▶ Problem requirements:
Please give back word for word the lines below, from the first one through the one with "export ABC_AREA = 1".

Entries taken from a collection:
File: config.mk
export PLATFORM = sky130hd
export DESIGN_NAME = capcomp_sequencer
export DESIGN_NICKNAME = d
export VERILOG_FILES = /design/src/rtl/capcomp_pkg.sv /design/src/rtl/capcomp_idle_timer.sv /design/src/rtl/capcomp_offset_reg.sv /design/src/rtl/capcomp_offset_sat.sv /design/src/rtl/capcomp_sequencer.sv
export SDC_FILE = /design/constraint.sdc
export NUM_CORES = 1
export LEC_CHECK = 0
export ABC_AREA = 1
export BUFFER_PORTS_ARGS = -buffer_cell sky130_fd_sc_hd__buf_2
export CAP_MARGIN = 20
export CORE_UTILIZATION = 31
export CTS_CLUSTER_DIAMETER = 100
export CTS_CLUSTER_SIZE = 40
export DETAILED_ROUTE_END_ITERATION = 16
export SYNTH_ARGS = -nofsm -noshare
export SYNTH_HDL_FRONTEND = slang
export SYNTH_SLANG_ARGS = --single-unit
File: constraint.sdc
create_clock -name clk -period 2.7 [get_ports clk]
set_clock_uncertainty 0.1 [all_clocks]
set_input_delay 0.54 -clock clk [delete_from_list [all_inputs] [get_ports clk]]
set_output_delay 0.54 -clock clk [all_outputs]
set_load 0.02 [all_outputs]
File: src/rtl/capcomp_pkg.sv
`timescale 1ns/1ps
// Shared types for the compensation update sequencer.
package capcomp_pkg;
    // Sequencer states: waiting out the idle interval, or waiting for a result.
    typedef enum logic {
        ST_IDLE = 1'b0,
        ST_WAIT = 1'b1
    } seq_state_e;
endpackage

File: src/rtl/capcomp_idle_timer.sv
`timescale 1ns/1ps
// Idle interval timer.
// Counts clock ticks while run is high. Raises expire in the last tick of the
// interval. Assumes run drops when expire is acted on, so the count restarts
// from zero on the next idle entry. IDLE_TICKS must be at least 1.
module capcomp_idle_timer #(
    parameter int IDLE_TICKS = 60_000_000,
    localparam int CNT_W = $clog2(IDLE_TICKS + 1)
) (
    input  logic clk,
    input  logic rst_n,
    input  logic run,
    output logic expire
);
    logic [CNT_W-1:0] cnt;

    // Last tick of the interval while running.
    assign expire = run && (cnt == CNT_W'(IDLE_TICKS - 1));

    // Tick counter: cleared when not running or at expiry, else incremented.
    always_ff @(posedge clk) begin
        if (!rst_n) begin
            cnt <= '0;
        end else if (!run || expire) begin
            cnt <= '0;
        end else begin
            cnt <= cnt + 1'b1;
        end
    end
endmodule

File: src/rtl/capcomp_offset_reg.sv
`timescale 1ns/1ps
// User aging offset register.
// Holds a signed offset in two's complement. Resets to zero. Any write
// replaces the whole value.
module capcomp_offset_reg #(
    parameter int OFS_W = 8
) (
    input  logic             clk,
    input  logic             rst_n,
    input  logic             wr_en,
    input  logic [OFS_W-1:0] wr_data,
    output logic [OFS_W-1:0] ofs
);
    // Offset storage with synchronous clear.
    always_ff @(posedge clk) begin
        if (!rst_n) begin
            ofs <= '0;
        end else if (wr_en) begin
            ofs <= wr_data;
        end
    end
endmodule

File: src/rtl/capcomp_offset_sat.sv
`timescale 1ns/1ps
// Saturating signed-offset adder.
// Adds a two's-complement offset to an unsigned code. Clamps the result to
// the range [0, 2^CODE_W-1]. Purely combinational.
module capcomp_offset_sat #(
    parameter int CODE_W = 8,
    parameter int OFS_W  = 8,
    localparam int SUM_W = ((CODE_W > OFS_W) ? CODE_W : OFS_W) + 2
) (
    input  logic [CODE_W-1:0] code_in,
    input  logic [OFS_W-1:0]  ofs,
    output logic [CODE_W-1:0] code_out
);
    logic [SUM_W-1:0] code_x;
    logic [SUM_W-1:0] ofs_x;
    logic [SUM_W-1:0] sum;

    // Widen both operands; the offset is sign-extended.
    assign code_x = SUM_W'(code_in);
    assign ofs_x  = {{(SUM_W - OFS_W){ofs[OFS_W-1]}}, ofs};
    assign sum    = code_x + ofs_x;

    // Clamp: a negative sum goes to zero, an oversized sum goes to all ones.
    always_comb begin
        if (sum[SUM_W-1]) begin
            code_out = '0;
        end else if (|sum[SUM_W-2:CODE_W]) begin
            code_out = {CODE_W{1'b1}};
        end else begin
            code_out = sum[CODE_W-1:0];
        end
    end
endmodule

File: src/rtl/capcomp_sequencer.sv
`timescale 1ns/1ps
// Compensation update sequencer (top).
// Launches a conversion after each idle interval, or on a manual request.
// Waits for result_valid, then loads array_code with the saturated sum of
// code_in and the user offset. An automatic conversion loads only if the
// temperature changed. A manual conversion always loads. Assumes temp_in and
// code_in are valid in the cycle result_valid is high while busy.
module capcomp_sequencer
    import capcomp_pkg::*;
#(
    parameter int CODE_W     = 8,
    parameter int OFS_W      = 8,
    parameter int TEMP_W     = 10,
    parameter int IDLE_TICKS = 60_000_000
) (
    input  logic              clk,
    input  logic              rst_n,
    input  logic              ofs_wr_en,
    input  logic [OFS_W-1:0]  ofs_wr_data,
    input  logic              manual_req,
    input  logic [TEMP_W-1:0] temp_in,
    input  logic [CODE_W-1:0] code_in,
    input  logic              result_valid,
    output logic [CODE_W-1:0] array_code,
    output logic              busy,
    output logic              conv_start
);
    seq_state_e        state;
    logic              pend;
    logic              man_run;
    logic              have_prev;
    logic [TEMP_W-1:0] prev_temp;
    logic [OFS_W-1:0]  ofs;
    logic [CODE_W-1:0] sat_code;
    logic              expire;
    logic              launch;
    logic              done;
    logic              upd;

    capcomp_idle_timer #(.IDLE_TICKS(IDLE_TICKS)) u_timer (
        .clk    (clk),
        .rst_n  (rst_n),
        .run    (state == ST_IDLE),
        .expire (expire)
    );

    capcomp_offset_reg #(.OFS_W(OFS_W)) u_ofs (
        .clk     (clk),
        .rst_n   (rst_n),
        .wr_en   (ofs_wr_en),
        .wr_data (ofs_wr_data),
        .ofs     (ofs)
    );

    capcomp_offset_sat #(.CODE_W(CODE_W), .OFS_W(OFS_W)) u_sat (
        .code_in  (code_in),
        .ofs      (ofs),
        .code_out (sat_code)
    );

    // Launch, completion and load-gating decisions.
    assign launch = (state == ST_IDLE) && (pend || expire);
    assign done   = (state == ST_WAIT) && result_valid;
    assign upd    = man_run || !have_prev || (temp_in != prev_temp);
    assign busy   = (state == ST_WAIT);

    // State register: idle to wait on launch, wait to idle on result.
    always_ff @(posedge clk) begin
        if (!rst_n) begin
            state <= ST_IDLE;
        end else if (launch) begin
            state <= ST_WAIT;
        end else if (done) begin
            state <= ST_IDLE;
        end
    end

    // Pending manual request; one taken at launch, a same-cycle new one kept.
    always_ff @(posedge clk) begin
        if (!rst_n) begin
            pend <= 1'b0;
        end else if (launch) begin
            pend <= manual_req;
        end else begin
            pend <= pend | manual_req;
        end
    end

    // Launch strobe and kind of the running conversion.
    always_ff @(posedge clk) begin
        if (!rst_n) begin
            conv_start <= 1'b0;
            man_run    <= 1'b0;
        end else begin
            conv_start <= launch;
            if (launch) begin
                man_run <= pend;
            end
        end
    end

    // Result capture: remember temperature, load array code when allowed.
    always_ff @(posedge clk) begin
        if (!rst_n) begin
            prev_temp  <= '0;
            have_prev  <= 1'b0;
            array_code <= '0;
        end else if (done) begin
            prev_temp <= temp_in;
            have_prev <= 1'b1;
            if (upd) begin
                array_code <= sat_code;
            end
        end
    end

    AST_START_PULSE: assert property (@(posedge clk) disable iff (!rst_n)
        conv_start |=> !conv_start);
    AST_START_WITH_BUSY: assert property (@(posedge clk) disable iff (!rst_n)
        conv_start |-> busy);
    AST_CODE_HOLD_IDLE: assert property (@(posedge clk) disable iff (!rst_n)
        !$past(busy) |-> $stable(array_code));
    AST_SAME_TEMP_HOLD: assert property (@(posedge clk) disable iff (!rst_n)
        (done && !man_run && have_prev && temp_in == prev_temp) |=> $stable(array_code));
    AST_NO_WRAP_UP: assert property (@(posedge clk) disable iff (!rst_n)
        (done && upd && !ofs[OFS_W-1]) |=> (array_code >= $past(code_in)));
    AST_NO_WRAP_DOWN: assert property (@(posedge clk) disable iff (!rst_n)
        (done && upd && ofs[OFS_W-1]) |=> (array_code <= $past(code_in)));
    AST_PEND_RELAUNCH: assert property (@(posedge clk) disable iff (!rst_n)
        (done && pend) |=> ##1 conv_start);
endmodule

=== Yosys cells after proc, flatten, opt, wreduce, memory -nomap -nowiden ===
Cells that the tools add are included.

* Flip-flop bits (word level): 57
* Input bits: 31
* Output and inout port bits: 10
* Word-level logic and storage cells: 32

* $add $sub $neg: 2
* Equal/unequal tests: 2
* Muxes and demuxes: 5
* Bitwise operators: 3
* Reductions and logical operators: 11

{| class="wikitable"
|+ Operator list
! operator !! count
|-
| $add 26x1->26 const B || 1
|-
| $eq 26x26->1 const B || 1
|-
| $mux 8 || 2
|-
| $add 9x8->10 || 1
|-
| $ne 10x10->1 || 1
|-
| $logic_or 1x1->1 || 4
|-
| $logic_and 1x1->1 || 3
|-
| $mux 1 || 3
|-
| $not 1->1 || 2
|-
| $reduce_and 2->1 || 1
|-
| $reduce_bool 2->1 || 1
|-
| $reduce_or 2->1 || 1
|-
| $logic_not 1->1 || 1
|-
| $or 1x1->1 || 1
|}

=== Longest topological paths before layout ===
Gate-level depths: netlist of run 1.

* Word-level depth: 5
* Gate-level depth with buffers: 12
* Mapped depth without buffers: 12

=== Modules after synthesis ===
A second synthesis of run 1 with hierarchy kept.

* Cell total of the unflattened synthesis: 535
* Area, all modules: 3449.6 sq um

{| class="wikitable"
|+ By module, submodules not included
! module !! instances !! cells each !! area an instance (sq um) !! seq. area each (sq um)
|-
| capcomp_idle_timer || 1 || 221 || 1406.3 || 520.5
|-
| capcomp_sequencer || 1 || 158 || 1116.1 || 460.4
|-
| capcomp_offset_sat || 1 || 105 || 570.5 || 0.0
|-
| capcomp_offset_reg || 1 || 51 || 356.6 || 160.2
|}

=== Least setup slack after synthesis of run 1 ===
Ideal clock, no wire load.

* Path type: in2reg
* From: input code_in[0]
* To: register array_code[5]
* Setup time: 0.070 ns
* Arrival time: 1.892 ns
* Path slack: 0.638 ns
* Stages: 11
* Path buffers: 0
* Cell sequence: ha_1 fa_1 nand3_1 nand2_1 nand2_1 nand2_1 nand2_1 nand2_1 nand2_1 nand3_1 a21oi_1

* Cells in the longest elaborated chain, start to end: 3

{| class="wikitable"
|+ RTL lines
! item !! line !! text
|-
| start, declared || capcomp_sequencer.sv:22 || <nowiki>input logic [CODE_W-1:0] code_in,</nowiki>
|-
| $add 9x8->10 (*) || capcomp_offset_sat.sv:21 || <nowiki>assign sum = code_x + ofs_x;</nowiki>
|-
| $mux 8 || capcomp_offset_sat.sv:27 || <nowiki>end else if (|sum[SUM_W-2:CODE_W]) begin</nowiki>
|-
| $mux 8 (*) || capcomp_offset_sat.sv:25 || <nowiki>if (sum[SUM_W-1]) begin</nowiki>
|-
| end signal, assigned || capcomp_sequencer.sv:112 || <nowiki>array_code <= sat_code;</nowiki>
|-
| end, declared || capcomp_sequencer.sv:24 || <nowiki>output logic [CODE_W-1:0] array_code,</nowiki>
|}

Every way passes the cells marked *; elsewhere a longest branch is shown, timed or not.
A chain may end at the register's enable or synchronous reset.

=== Worst setup path in the final report of run 1 ===
* From: register u_ofs.ofs[0]
* To: register array_code[0]

* Cells in the longest elaborated chain, start to end: 3

{| class="wikitable"
|+ RTL lines
! item !! line !! text
|-
| start, declared || capcomp_offset_reg.sv:12 || <nowiki>output logic [OFS_W-1:0] ofs</nowiki>
|-
| start signal, assigned || capcomp_offset_reg.sv:19 || <nowiki>ofs <= wr_data;</nowiki>
|-
| $add 9x8->10 (*) || capcomp_offset_sat.sv:21 ||
|-
| $mux 8 || capcomp_offset_sat.sv:27 ||
|-
| $mux 8 (*) || capcomp_offset_sat.sv:25 ||
|}

Marks and branches as above.

==> flow_summary.json, run 1 <==
{
  "antenna_found_initial": 0,
  "die_w_um": 101,
  "die_y_um": 101,
  "hold_buffers": 0,
  "clockBufferDepth": 2,
  "cts_buffers": 9,
  "crit_type": "reg -> reg",
  "intPower_w": 0.00141,
  "period_share": 0.737,
  "finalHoldWorstSlack_ns": 0.328,
  "worst_path_most_repeated_cell": "nand2_1",
  "post_cts_buffers": 0,
  "clock_latency_ns": 0.33,
  "yosysTopAreaCell": "dfxtp_1",
  "gp_congestion": 0.840,
  "path_cells": "ha_1 -> fa_1 -> nand3_1 -> nand2_1 -> nand2_1 -> nand2_1 -> nand2_1 -> nand2_1 -> nand2_1 -> nand3_1 -> a21oi_1",
  "grt_overflow": 0,
  "route.detailed.drc": 0,
  "cts.clk_slew.worst_paths_ns": 0.06,
  "final_nets": 528,
  "grt_pass1_vias": 2585,
  "setup_viol": 0,
  "vdd_drop_max_mv": 0.204,
  "syn_area_per_cell_um2": 6.93,
  "critPathLaunch": "u_ofs.ofs[0]",
  "final.setup.tns_ns": 0,
  "max_stage_delay_ns": 0.41,
  "r2r_cells": 11,
  "crit_cells": 11,
  "synth_top_area_share": 0.374,
  "p_leak_nw": 1.67,
  "status": "completed",
  "diodes": 0,
  "critPathCaptureType": "register",
  "syn-instance-count": 441,
  "ant_nets": 0,
  "yosys-top-cells-area": "dfxtp_1, nand2_1, nor2_1",
  "wire_per_inst_um": 10.2,
  "finalCriticalPeriod_ns": 1.99,
  "track_usage": 0.135,
  "critPathRequiredTime_ns": 2.86,
  "area_growth_pct": 17.4,
  "sw_frac_of_total": 0.266,
  "drv_slew": 0,
  "critical_path_buf_inv_count": 0,
  "ys_ff_latch": 57,
  "clock_sinks": 57,
  "critical_path.endpoint": "array_code[0]",
  "vias": 2782,
  "seqPwrFrac": 0.464,
  "r2r_start": "u_ofs.ofs[0]",
  "powerDensity_nw_per_um2": 536,
  "cp_slowest_cell": "fa_1",
  "rsz0062_at_grt": "false",
  "worst_slew_pin_slew_ns": 0.555,
  "wirelength_um": 6320,
  "grt_max_degree": 27,
  "placement.io_buffers": 40,
  "rows": 35,
  "drt-vias-per-instance": 4.49,
  "power_frac_comb": 0.130,
  "cap_viol_max_count": 0,
  "dieArea_um2": 10300,
  "hold_viol": 0,
  "dr.pass1.iters": 4,
  "cts_tree": "done",
  "boundaryPins": 41,
  "synth_area_um2": 3050,
  "synth_cell_types": 32,
  "p_sw_w": 0.000510,
  "htree_levels": 3,
  "worstHoldPathType": "in -> reg",
  "grt_pass1_wl_um": 11000,
  "cp-start-kind": "register",
  "clockRootBuffer": "clkbuf_8",
  "drt_iter0_markers": 104,
  "pwr-share-clk": 0.406,
  "r2r-end": "array_code[0]",
  "worst_ep_arrival_time_ns": 2.15,
  "cts_resized": 0,
  "worstPathMaxFanout": 8,
  "clock.fmax_ghz": 0.502,
  "coreArea_um2": 9370,
  "hpwl_um": 4870,
  "relSlewSlack": 0.629,
  "fillCellCount": 1013,
  "yosys_warnings": 0,
  "ys_seq_area_frac": 0.374,
  "synth_fp_nets": 483,
  "drive_gt1_frac": 0.159,
  "crit_family": "simple AND/OR/NAND/NOR gates",
  "initial_utilization": 0.326,
  "r2r_slack_ns": 0.71
}
## power groups by stage
stage	clock network [W]	registers (W)	logic [W]
finish	0.000780	0.000890	0.000249
detailed placement	0	0.000909	0.000250
floorplan	0	0.000913	0.000173
global placement	0	0.000908	0.000247
global route	0.000838	0.000894	0.000290
CTS	0.000804	0.000890	0.000252
## through the flow
stage	setup slack [ns]	cells	cell area (um2)	util	power (W)
floorplan	0.638	441	3050	-	0.00109
global placement	0.399	604	3390	0.362	0.00115
detailed placement	0.375	604	3390	0.362	0.00116
CTS	0.662	620	3580	0.383	0.00195
global route	0.498	620	3580	0.383	0.00202
finish	0.709	620	3580	0.383	0.00192
## layout by cell type, fill, tap and decap left out, types with 2 or more instances in the layout
cell type	netlist	final
nor2_4	3	3
nand2_1	110	110
or2_2	3	3
nand2_4	2	2
o21ai_0	18	18
a21oi_1	27	27
nand4_1	5	5
nor4_1	4	4
nor2_1	61	61
xnor2_1	7	7
xor2_1	16	16
nor3_1	7	7
dfxtp_1	57	57
nand3_1	28	28
nand2_2	4	4
clkbuf_8	0	10
nand3_2	2	2
inv_1	57	57
nor2_2	3	3
buf_2	0	40
ha_1	10	10
clkinv_2	0	4
## how the worst min path moves through the flow
stage	from	end	cells past startpoint
5_1_grt	manual_req	pend	3
2_1_floorplan	u_timer.cnt[0]	u_timer.cnt[0]	1
3_5_place_dp	have_prev	have_prev	2
3_3_place_gp	u_timer.cnt[0]	u_timer.cnt[0]	1
4_1_cts	ofs_wr_data[5]	u_ofs.ofs[5]	3
6_report	manual_req	pend	3
## cell type report
type | instances | area, um2 | area share
clock inverters | 6 | 57.6 | 0.0161
flip-flops and latches | 57 | 1140 | 0.318
repair buffers | 41 | 208 | 0.0579
multi-input cells | 319 | 1660 | 0.464
clock buffers | 10 | 138 | 0.0384
inverters | 58 | 218 | 0.0607
well taps | 129 | 161 | 0.0450
## sequential cells by signal, indices dropped and copies added (netlist names)
signal,cells
man_run,1
prev_temp,10
pend,1
conv_start,1
u_ofs.ofs,8
u_timer.cnt,26
busy,1
array_code,8
have_prev,1
## Yosys cell counts
cell,n
nor3b_1,1
clkbuf_1,4
xor2_1,16
o21ai_0,18
xnor2_1,7
ha_1,10
nor2_2,3
a21oi_2,1
nand3_1,28
nand3_2,2
buf_4,2
inv_1,57
buf_1,1
clkinv_1,1
o21ai_1,1
nand3b_1,1
nor3_1,7
or2_2,3
o21ai_2,1
nor4_1,4
a21oi_1,27
nand2_2,4
nand2_1,110
nor2_8,1
nor2_1,61
o211ai_1,1
nor2_4,3
nand2_4,2
dfxtp_1,57
nand4_1,5
fa_1,1
nand4_2,1
## cell families after synthesis
group | count (synthesis) | synth area share
DFF | 57 | 0.374
AOI/OAI and AO/OA | 49 | 0.0836
and+or+nand+nor | 236 | 0.347
adders and majority gates | 11 | 0.0475
xor gates and xnor gates | 23 | 0.0660
buffers and inverters | 65 | 0.0823
## worst register-to-register path: stages (launching register included)
cell and delay [ns]:
dfxtp_1 0.32, ha_1 0.23, fa_1 0.41, nand3_1 0.10, nand2_1 0.09, nand2_1 0.09
nand2_1 0.05, nand2_1 0.06, nand2_1 0.15, nand2_1 0.10, nand3_1 0.08, a21oi_1 0.15
## layer usage
layer  GRT usage  vias to the layer above  part of all wire
met4      0.0669                        0             0.018
li1            -                     1482                 -
met1       0.159                     1239              0.49
met5           0                        -                 0
met2       0.231                       51              0.45
met3      0.0317                       10             0.045
Note: power is estimated with default switching activity, not from simulation.
==> run 2, diff against run 1 <==
==> constraint.sdc (replaced) <==
create_clock -name clk -period 1.9 [get_ports clk]
set_clock_uncertainty 0.1 [all_clocks]
set_input_delay 0.38 -clock clk [delete_from_list [all_inputs] [get_ports clk]]
set_output_delay 0.38 -clock clk [all_outputs]
set_load 0.02 [all_outputs]
==> run 2 against run 1 <==
Power rose by 56%. Setup slack lost 0.64 ns. First-iteration DRC count rose by 37%. Worst hold slack got worse by 0.16 ns. Maximum frequency is 8.6% higher. Die area unchanged. Largest power group is now clock. Clock power grew 65%. Clock-buffer cell count is 1 lower.
==> flow_summary.json, run 2 (synthesis gave the netlist of run 1 again) <==
{
  "p_sw_w": 0.000822,
  "diodes": 0,
  "worst_slew_pin_slew_ns": 0.424,
  "clock_latency_ns": 0.33,
  "status": "completed",
  "worstPathMaxFanout": 8,
  "final.setup.tns_ns": 0,
  "largestRegisters": "u_timer.cnt: 26 flops, prev_temp: 10 flops",
  "grt_max_degree": 27,
  "clock_sinks": 57,
  "vias": 2863,
  "period_share": 0.965,
  "dr.pass1.iters": 4,
  "dieArea_um2": 10300,
  "path_cells": "ha_4 -> fa_2 -> nand3_2 -> nand2_2 -> nand2_2 -> nand2_2 -> nand2_2 -> nand2_4 -> nand2_1 -> nand3_1 -> a21oi_2",
  "boundaryPins": 41,
  "power_frac_comb": 0.148,
  "grt_pass1_wl_um": 11600,
  "max_stage_delay_ns": 0.39,
  "critPathRequiredTime_ns": 2.06,
  "worst_path_most_repeated_cell": "nand2_2",
  "cp-start-kind": "register",
  "sw_frac_of_total": 0.274,
  "hold_viol": 0,
  "drive_gt1_frac": 0.230,
  "cp_slowest_cell": "fa_2",
  "relSlewSlack": 0.717,
  "finalCriticalPeriod_ns": 1.83,
  "vdd_drop_max_mv": 0.316,
  "ant_nets": 0,
  "critPathCaptureType": "register",
  "largest-register": "u_timer.cnt",
  "grt_pass1_vias": 2723,
  "grt_overflow": 0,
  "drt-vias-per-instance": 4.49,
  "htree_levels": 3,
  "intPower_w": 0.00218,
  "coreArea_um2": 9370,
  "setup_viol": 0,
  "hold_buffers": 0,
  "antenna_found_initial": 0,
  "mostFrequentLayoutCell": "nand2_1",
  "area_growth_pct": 26.8,
  "worst_ep_arrival_time_ns": 1.99,
  "die_w_um": 101,
  "critical_path_buf_inv_count": 0,
  "seqPwrFrac": 0.422,
  "clockBufferDepth": 2,
  "clock.fmax_ghz": 0.546,
  "p_leak_nw": 1.78,
  "cts_buffers": 9,
  "pwr-share-clk": 0.430,
  "die_y_um": 101,
  "cts_tree": "done",
  "rows": 35,
  "final_cell_mix": "nand2_1, nor2_1, inv_1, dfxtp_1, buf_2",
  "placement.io_buffers": 40,
  "drt_iter0_markers": 142,
  "powerDensity_nw_per_um2": 775,
  "final_nets": 546,
  "wirelength_um": 6830,
  "cap_viol_max_count": 0,
  "drv_slew": 0,
  "crit_family": "simple AND/OR/NAND/NOR gates",
  "track_usage": 0.142,
  "hpwl_um": 5110,
  "initial_utilization": 0.326,
  "rsz0062_at_grt": "true",
  "gp_congestion": 0.828,
  "largest_reg_flops": 26,
  "crit_type": "reg -> reg",
  "route.detailed.drc": 0,
  "clockRootBuffer": "clkbuf_8",
  "cts.clk_slew.worst_paths_ns": 0.07,
  "power_w": 0.00300,
  "worstHoldPathType": "in -> reg",
  "wire_per_inst_um": 10.7
}
run 2: cell count changes in the layout (fill, tap and decap cells not counted), sizes merged:
| cell | previous run | this run |
|---|---|---|
| clkbuf | 10 | 9 |
| bufinv | 1 | 2 |
| clkinv | 5 | 3 |
| inv | 57 | 58 |
| buf | 41 | 59 |
| clkinvlp | 1 | 2 |
run 2: path summary, 6_finish.rpt:
path,cells after the start,start,to,slack [ns]
worst max-delay path,11,u_ofs.ofs[0],array_code[5],0.07
worst min-delay path,3,ofs_wr_data[6],u_ofs.ofs[6],0.17
worst max register to register,11,u_ofs.ofs[0],array_code[5],0.07
worst min register to register,2,have_prev,have_prev,0.36
run 2: repair_timing:
item / CTS / global route
setup buffers: 0 / 3
pin swaps: 0 / 9
gates resized for setup: 1 / 23
endpoints found under the setup margin: 8 / 9
run 2: layout make-up:
class,count,area [um2]
Fill cell,957,5500
Multi-Input combinational cell,319,1760
Sequential cell,57,1140
Timing Repair Buffer,59,355
Inverter,58,218
Tap cell,129,161
Clock buffer,9,124
Clock inverter,7,104
run 2: layer usage:
metal	vias up	track usage	share of wire
met3	7	0.0380	0.036
met2	60	0.232	0.47
met4	0	0.0546	0.010
met5	-	0	0
met1	1278	0.178	0.49
li1	1518	-	-
run 2: worst reg2reg max path, delay by kind of cell (launching register included):
kind,cells,cell delay (ns)
simple gates,8,0.62
fa+ha+maj,2,0.56
flops,1,0.36
compound gates,1,0.11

▶ Task output:
File: config.mk
export PLATFORM = sky130hd
export DESIGN_NAME = capcomp_sequencer
export DESIGN_NICKNAME = d
export VERILOG_FILES = /design/src/rtl/capcomp_pkg.sv /design/src/rtl/capcomp_idle_timer.sv /design/src/rtl/capcomp_offset_reg.sv /design/src/rtl/capcomp_offset_sat.sv /design/src/rtl/capcomp_sequencer.sv
export SDC_FILE = /design/constraint.sdc
export NUM_CORES = 1
export LEC_CHECK = 0
export ABC_AREA = 1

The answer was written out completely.